A new report by the UK’s Energy Technologies Institute (ETI) has concluded that using waste and biomass for gasification can produce low carbon power efficiently, particularly at the town scale.

The report sets out why it believes the technology could be so important to a future low carbon UK energy system.

“Our analysis work has shown that gasification projects with integrated syngas clean-up have the potential to be competitive with other sources of renewable power, but support will be required to enable their early deployment,” said Geraint Evans, ETI Bioenergy Programme Manager.

ETI analysis of the UK energy system indicates that bioenergy should be a crucial part of the UK’s future energy mix as it can reduce the cost of meeting the country’s 2050 carbon targets by more than 1 per cent of GDP.

The ETI says gasification, which can use a variety of feedstocks, is a key technology for delivering low carbon energy as electricity, heat and power. “This is because it converts the energy held within a difficult to use solid fuel into an easier to use gas which we can then go on to use as a building block to make, for example, electricity, hydrogen or jet fuel.”

It adds that it is “especially useful when operated at a town scale because the waste heat generated can be used in district heat networks to provide heat and power for commercial operations”.

Currently, the technology and commercial risks are too high for typical investors and developers.  However, to accelerate the technology to the point where these risks are more acceptable, the ETI is investing £5m ($6.4m) in the construction of a 1.5 MW waste gasification demonstration project incorporating an engine fuelled by ‘ultra-clean’, tar free syngas.

The facility is being built in England’s West Midlands and will produce enough electrical power to supply 2500 homes and will use gasification technology to produce power from sorted and processed municipal waste.

The plant will convert about 40 tonnes a day of post recycling, refuse derived fuel (RDF) produced locally into a clean syngas. The syngas will then be converted into power using a modified high-efficiency gas engine, and waste heat generated from the engine will be made available to heat a local swimming pool.

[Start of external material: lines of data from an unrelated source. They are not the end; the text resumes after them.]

Source: an optimization exercise on an open RTL-to-GDS flow (aim: small area, a short achievable clock period and few clock cycles per item). Production flows keep margins and buffers that such runs may drop. The RTL was checked by simulation tests, not by an equivalence proof against the original design. No activity file was given, so power comes from the tool's default toggle rates.

Design pan_volume_mixer, start of the top module:
module pan_volume_mixer (
    input  wire               clk,
    input  wire               rst,           
    input  wire               in_valid,
    output wire               in_ready,
    input  wire               in_play,       
    input  wire signed [15:0] in_sample,     
    input  wire               in_am_en,      
    input  wire        [2:0]  in_am_depth,   
    input  wire        [7:0]  in_am_phase,   
    input  wire        [9:0]  in_eg_level,   
    input  wire        [3:0]  in_pan,        
    input  wire        [6:0]  in_tl,         
    output reg                out_valid,
    output reg  signed [15:0] out_l,
    output reg  signed [15:0] out_r
);
    localparam NUM_VOICES = 28;
    assign in_ready = 1'b1;
    reg               v0;
    reg               play0;
    reg signed [15:0] smp0;
    reg        [2:0]  depth0;
    reg        [7:0]  wave0;      
    reg        [9:0]  eg0;
    reg        [3:0]  pan0;
    reg        [6:0]  tl0;
    always @(posedge clk) begin
        v0     <= in_valid && !rst;
        play0  <= in_play && in_valid;
        smp0   <= in_sample;
        depth0 <= in_am_en ? in_am_depth : 3'd0;
        wave0  <= in_am_phase[7] ? {in_am_phase[6:0], 1'b0} : ~{in_am_phase[6:0], 1'b0};
        eg0    <= in_eg_level;
        pan0   <= in_pan;
        tl0    <= in_tl;
    end
    wire [8:0] ascale;
  ...
Size: about 3800 cells after synthesis.
export LEC_CHECK = 0
export CAP_MARGIN = 20
export CORE_MARGIN = 2
export CORE_UTILIZATION = 40
export SLEW_MARGIN = 20
export SYNTH_MEMORY_MAX_BITS = 65536
create_clock -name core_clock -period 30.0 [get_ports {clk}]
standard.sh (not shown) runs the stock make flow with config.mk's settings and CLKGATE_MAP_FILE= SYNTH_SCRIPT=/design/flow/synth_recipe.tcl, a recipe that flattens the netlist after the stock synthesis.
==> flow/flow/run.sh <==
#!/bin/bash
# Own flow: the standard layout (standard.sh), with
#  - the synthesis run through flow/synth_wrap.tcl, which only swaps the ABC
#    mapping script for the area-oriented flow/area.abc (registers are mapped
#    before ABC and stay exactly as the standard synthesis makes them);
#  - Yosys's synth without its internal quick ABC pass (-noabc), so that the
#    adder extraction sees the multiplier trees' full adders as written;
#  - the port buffers as plain buf_2 cells.
set -euo pipefail
W=$(pwd)
export FLOW_WORK=$W
export FLOW_ABC_SCRIPT=$W/flow/area.abc
bash standard.sh SYNTH_SCRIPT=$W/flow/synth_wrap.tcl SYNTH_ARGS=-noabc SETUP_SLACK_MARGIN=23.3 GPL_TIMING_DRIVEN=0 CORE_UTILIZATION=60 \
  "BUFFER_PORTS_ARGS=-buffer_cell sky130_fd_sc_hd__buf_2" finish > $W/flow_make.log 2>&1
==> flow/flow/area.abc <==
strash
dc2
strash
&get -n
&dch -f
&nf {D}
&put
==> flow/flow/synth_wrap.tcl <==
# The standard synthesis (synth_recipe.tcl, unchanged), with one difference:
# the final ABC mapping runs the area-oriented script in flow/area.abc
# instead of ORFS's delay-oriented one. Registers are mapped before ABC and
# are left exactly as the standard synthesis makes them.
proc abc {args} {
  set i [lsearch -exact $args -script]
  if {$i >= 0} {
    set args [lreplace $args $i [expr {$i + 1}] -script $::env(FLOW_ABC_SCRIPT)]
  }
  yosys abc {*}$args
}
source $::env(FLOW_WORK)/synth_recipe.tcl
The first run completed with no timing, DRC or antenna violations.
Testbench counts at the start, summed over its fixed seeds: cycles 35,888, slots 35,840.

It will also incorporate a unique test facility which will allow the testing of new engines, turbines and upgrading processes which produce products from waste derived clean syngas including a proprietary methanol production process which boosts product yield significantly over rival technologies

Evans said the ETI was investing in the project “to help accelerate the development of the technology, build confidence in it and bring it to market earlier than it otherwise would”.

“The plant will be more compact than many other energy from waste designs currently available and this new compact design could be suitable for providing heat and power to factories, hospitals as well as being suitable to integrate with heat networks in towns and cities.”